TO DO:
Throughout the records below, find each line holding "clrwdt" and copy it.

++++ DATASET CONTENT ++++

<file path="src/rtl/status_shadow_register.sv">
// status_shadow_register: live status register with n_to/n_pd power flags and a LIFO shadow stack for interrupt context save/restore.
module status_shadow_register #(
    parameter int SHADOW_DEPTH = 2,
    parameter int RP_WIDTH = 2,
    localparam int STATUS_W = RP_WIDTH + 6,
    localparam int OCC_W = $clog2(SHADOW_DEPTH + 1)
) (
    input  logic                clk,
    input  logic                rst,
    input  logic                status_wr,
    input  logic [STATUS_W-1:0] status_reg_in,
    input  logic [2:0]          flag_wr_mask,
    input  logic [2:0]          flag_in,
    input  logic                clrwdt,
    input  logic                sleep,
    input  logic                wdt_timeout,
    input  logic                ctx_save,
    input  logic                ctx_restore,
    input  logic                err_clr,
    output logic [STATUS_W-1:0] status_reg_out,
    output logic                irp,
    output logic [RP_WIDTH-1:0] rp,
    output logic                n_to,
    output logic                n_pd,
    output logic                z,
    output logic                dc,
    output logic                c,
    output logic                shadow_empty,
    output logic                shadow_full,
    output logic                shadow_overflow,
    output logic                shadow_underflow
);
    logic [STATUS_W-1:0] stack [2**OCC_W];
    logic [OCC_W-1:0]    occ, occ_n;
    logic [STATUS_W-1:0] wr_v, alu_v, top, base, nxt;
    logic [1:0]          pwr;
    logic                only_save, only_restore, push, pop;

    assign only_save    = ctx_save & ~ctx_restore;
    assign only_restore = ctx_restore & ~ctx_save;
    assign push         = only_save & ~shadow_full;
    assign pop          = only_restore & ~shadow_empty;
    assign occ_n        = push ? occ + OCC_W'(1) : pop ? occ - OCC_W'(1) : occ;
    assign top          = stack[occ - OCC_W'(1)];

    // n_to/n_pd are never taken from software writes, the ALU or a pop
    always_comb begin
        wr_v  = status_wr ? status_reg_in : status_reg_out;
        alu_v = {wr_v[STATUS_W-1:3], (flag_wr_mask & flag_in) | (~flag_wr_mask & wr_v[2:0])};
        base  = pop ? top : alu_v;
        pwr   = wdt_timeout ? {1'b0, status_reg_out[3]} :
                sleep       ? 2'b10 :
                clrwdt      ? 2'b11 : status_reg_out[4:3];
        nxt   = {base[STATUS_W-1:5], pwr, base[2:0]};
    end

    always_ff @(posedge clk) begin
        if (rst) begin
            status_reg_out   <= {{(RP_WIDTH + 1){1'b0}}, 5'b11000};
            occ              <= '0;
            shadow_empty     <= 1'b1;
            shadow_full      <= 1'b0;
            shadow_overflow  <= 1'b0;
            shadow_underflow <= 1'b0;
        end else begin
            status_reg_out   <= nxt;
            occ              <= occ_n;
            shadow_empty     <= occ_n == '0;
            shadow_full      <= occ_n == OCC_W'(SHADOW_DEPTH);
            shadow_overflow  <= (only_save & shadow_full) | (shadow_overflow & ~err_clr);
            shadow_underflow <= (only_restore & shadow_empty) | (shadow_underflow & ~err_clr);
        end
    end

    // Entries are not cleared by reset; occupancy alone defines validity
    always_ff @(posedge clk) begin
        if (!rst && push)
            stack[occ] <= status_reg_out;
    end

    assign irp  = status_reg_out[STATUS_W-1];
    assign rp   = status_reg_out[STATUS_W-2:5];
    assign n_to = status_reg_out[4];
    assign n_pd = status_reg_out[3];
    assign z    = status_reg_out[2];
    assign dc   = status_reg_out[1];
    assign c    = status_reg_out[0];
endmodule

</file>
## src/rtl/pc_fetch_sequencer.sv

```systemverilog
// Program counter owner and single-outstanding instruction fetch sequencer.
// Build macro DELAY_SLOT_EN selects delayed (branch delay slot) redirects.
module pc_fetch_sequencer #(
    parameter logic [31:0] RESET_VECTOR = 32'h0000_0000,
    parameter logic [31:0] EXC_VECTOR   = 32'h0000_0080
) (
    input  logic        clock,
    input  logic        reset_n,
    output logic        imem_req,
    output logic [31:0] imem_addr,
    input  logic        imem_ack,
    input  logic [31:0] imem_rdata,
    output logic        instr_valid,
    input  logic        instr_ready,
    output logic [31:0] instr,
    output logic [31:0] instr_pc,
    input  logic        redirect_valid,
    input  logic [31:0] redirect_target,
    input  logic        exc_req,
    output logic [31:0] epc,
    output logic [31:0] pc
);

    typedef enum logic [1:0] {
        ST_IDLE  = 2'd0,
        ST_REQ   = 2'd1,
        ST_HOLD  = 2'd2,
        ST_DRAIN = 2'd3
    } state_t;

    function automatic logic [31:0] word_align(input logic [31:0] addr);
        return addr & 32'hFFFF_FFFC;
    endfunction

    function automatic logic [31:0] next_seq(input logic [31:0] addr);
        return addr + 32'd4;
    endfunction

    state_t      state_r, state_s;
    logic [31:0] pc_r, pc_s;
    logic [31:0] instr_r, instr_s;
    logic [31:0] instr_pc_r, instr_pc_s;
    logic [31:0] epc_r, epc_s;
    logic        valid_r, valid_s;
    logic        req_r, req_s;

    logic        active_s;
    logic        exc_s;
    logic        redir_now_s;
    logic        event_s;
    logic        fetch_s;
    logic        accept_s;
    logic [31:0] redir_tgt_s;

`ifdef DELAY_SLOT_EN
    logic        pend_r, pend_s;
    logic [31:0] pend_tgt_r, pend_tgt_s;
    logic        slot_r, slot_s;
    logic        capture_s;
`endif

    // Event decode: exceptions outrank redirects; both are ignored in IDLE.
    always_comb begin
        active_s    = (state_r != ST_IDLE);
        exc_s       = exc_req && active_s;
        redir_tgt_s = word_align(redirect_target);
`ifdef DELAY_SLOT_EN
        capture_s   = redirect_valid && active_s && !exc_req;
        redir_now_s = 1'b0;
`else
        redir_now_s = redirect_valid && active_s && !exc_req;
`endif
        event_s     = exc_s || redir_now_s;
        fetch_s     = (state_r == ST_REQ) && imem_ack;
        accept_s    = (state_r == ST_HOLD) && instr_ready;
    end

    // State and datapath registers.
    always_ff @(posedge clock or negedge reset_n) begin
        if (!reset_n) begin
            state_r    <= ST_IDLE;
            pc_r       <= RESET_VECTOR;
            req_r      <= 1'b0;
            valid_r    <= 1'b0;
            instr_r    <= 32'h0000_0000;
            instr_pc_r <= 32'h0000_0000;
            epc_r      <= 32'h0000_0000;
`ifdef DELAY_SLOT_EN
            pend_r     <= 1'b0;
            pend_tgt_r <= 32'h0000_0000;
            slot_r     <= 1'b0;
`endif
        end else begin
            state_r    <= state_s;
            pc_r       <= pc_s;
            req_r      <= req_s;
            valid_r    <= valid_s;
            instr_r    <= instr_s;
            instr_pc_r <= instr_pc_s;
            epc_r      <= epc_s;
`ifdef DELAY_SLOT_EN
            pend_r     <= pend_s;
            pend_tgt_r <= pend_tgt_s;
            slot_r     <= slot_s;
`endif
        end
    end

    // Next-state selection; a request left outstanding by an event is drained.
    always_comb begin
        state_s = state_r;
        case (state_r)
            ST_IDLE: begin
                state_s = ST_REQ;
            end
            ST_REQ: begin
                if (event_s) begin
                    state_s = imem_ack ? ST_REQ : ST_DRAIN;
                end else if (imem_ack) begin
                    state_s = ST_HOLD;
                end else begin
                    state_s = ST_REQ;
                end
            end
            ST_HOLD: begin
                if (event_s || instr_ready) begin
                    state_s = ST_REQ;
                end else begin
                    state_s = ST_HOLD;
                end
            end
            ST_DRAIN: begin
                state_s = imem_ack ? ST_REQ : ST_DRAIN;
            end
            default: begin
                state_s = ST_IDLE;
            end
        endcase
    end

    // Output and datapath updates; imem_req is registered from the next state.
    always_comb begin
        pc_s       = pc_r;
        instr_s    = instr_r;
        instr_pc_s = instr_pc_r;
        epc_s      = epc_r;
        valid_s    = valid_r;
        req_s      = (state_s == ST_REQ) || (state_s == ST_DRAIN);
        if (exc_s) begin
            epc_s   = valid_r ? instr_pc_r : pc_r;
            pc_s    = EXC_VECTOR;
            valid_s = 1'b0;
        end else if (redir_now_s) begin
            pc_s    = redir_tgt_s;
            valid_s = 1'b0;
        end else if (fetch_s) begin
            instr_s    = imem_rdata;
            instr_pc_s = pc_r;
            valid_s    = 1'b1;
            pc_s       = next_seq(pc_r);
        end else if (accept_s) begin
            valid_s = 1'b0;
`ifdef DELAY_SLOT_EN
            // Accepting the delay slot applies the newest pending target.
            if (pend_r && slot_r) begin
                pc_s = capture_s ? redir_tgt_s : pend_tgt_r;
            end else begin
                pc_s = pc_r;
            end
`endif
        end else begin
            valid_s = valid_r;
        end
    end

`ifdef DELAY_SLOT_EN
    // Pending redirect bookkeeping; slot_r marks that the delay slot was fetched.
    always_comb begin
        pend_s     = pend_r;
        pend_tgt_s = pend_tgt_r;
        slot_s     = slot_r;
        if (exc_s) begin
            pend_s = 1'b0;
            slot_s = 1'b0;
        end else begin
            if (capture_s) begin
                pend_s     = 1'b1;
                pend_tgt_s = redir_tgt_s;
                slot_s     = pend_r ? slot_r : 1'b0;
            end else begin
                pend_s = pend_r;
            end
            if (fetch_s && (pend_r || capture_s)) begin
                slot_s = 1'b1;
            end else if (accept_s && pend_r && slot_r) begin
                pend_s = 1'b0;
                slot_s = 1'b0;
            end else begin
                pend_tgt_s = pend_tgt_s;
            end
        end
    end
`endif

    assign imem_req    = req_r;
    assign imem_addr   = pc_r;
    assign pc          = pc_r;
    assign instr_valid = valid_r;
    assign instr       = instr_r;
    assign instr_pc    = instr_pc_r;
    assign epc         = epc_r;

endmodule

```
$ cat src/flat_wrapper.sv
// flat-port wrapper written by rule: the top's interface ports become plain ports
module stopwatch_counter_flat 
#(
    parameter int unsigned TICK_DIV = 500000
)
  (clk, rst, sw_start_stop, sw_clear, sw_lap, sw_stopwatchsech, sw_stopwatchsecl, sw_stopwatchmsech, sw_stopwatchmsecl, sw_running, sw_ovf);
  stopwatch_if sw_i ();
  input  logic clk;
  input  logic rst;
  input wire logic [$bits(sw_i.start_stop)-1:0] sw_start_stop;
  input wire logic [$bits(sw_i.clear)-1:0] sw_clear;
  input wire logic [$bits(sw_i.lap)-1:0] sw_lap;
  output wire logic [$bits(sw_i.stopwatchsech)-1:0] sw_stopwatchsech;
  output wire logic [$bits(sw_i.stopwatchsecl)-1:0] sw_stopwatchsecl;
  output wire logic [$bits(sw_i.stopwatchmsech)-1:0] sw_stopwatchmsech;
  output wire logic [$bits(sw_i.stopwatchmsecl)-1:0] sw_stopwatchmsecl;
  output wire logic [$bits(sw_i.running)-1:0] sw_running;
  output wire logic [$bits(sw_i.ovf)-1:0] sw_ovf;
  assign sw_i.start_stop = sw_start_stop;
  assign sw_i.clear = sw_clear;
  assign sw_i.lap = sw_lap;
  assign sw_stopwatchsech = sw_i.stopwatchsech;
  assign sw_stopwatchsecl = sw_i.stopwatchsecl;
  assign sw_stopwatchmsech = sw_i.stopwatchmsech;
  assign sw_stopwatchmsecl = sw_i.stopwatchmsecl;
  assign sw_running = sw_i.running;
  assign sw_ovf = sw_i.ovf;
  stopwatch_counter #(.TICK_DIV(TICK_DIV)) u_core (.clk(clk), .rst(rst), .sw(sw_i));
endmodule
$ cat config.mk
export PLATFORM = sky130hd
export DESIGN_NAME = stopwatch_counter_flat
export DESIGN_NICKNAME = d
export VERILOG_FILES = /design/src/rtl/stopwatch_if.sv /design/src/rtl/stopwatch_counter.sv /design/src/flat_wrapper.sv
export SDC_FILE = /design/constraint.sdc
export NUM_CORES = 1
export LEC_CHECK = 0
export ABC_CLOCK_PERIOD_IN_PS = 2090
export BUFFER_PORTS_ARGS = -buffer_cell sky130_fd_sc_hd__buf_4
export CORE_AREA = 3 3 68 70
export CTS_CLUSTER_SIZE = 20
export DETAILED_ROUTE_END_ITERATION = 10
export DIE_AREA = 0 0 71 73
export MAX_ROUTING_LAYER = met4
export PLACE_DENSITY = 0.82
export SYNTH_ARGS = -nofsm -noshare
export SYNTH_HDL_FRONTEND = slang
export SYNTH_SLANG_ARGS = --single-unit
$ cat constraint.sdc
create_clock -name clk -period 2.09 [get_ports clk]
set_clock_uncertainty 0.05 [all_clocks]
set_input_delay 0.418 -clock clk [delete_from_list [all_inputs] [get_ports clk]]
set_output_delay 0.418 -clock clk [all_outputs]
set_load 0.03 [all_outputs]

++++

RESPONSE TO THIS TASK:
    input  logic                clrwdt,
                clrwdt      ? 2'b11 : status_reg_out[4:3];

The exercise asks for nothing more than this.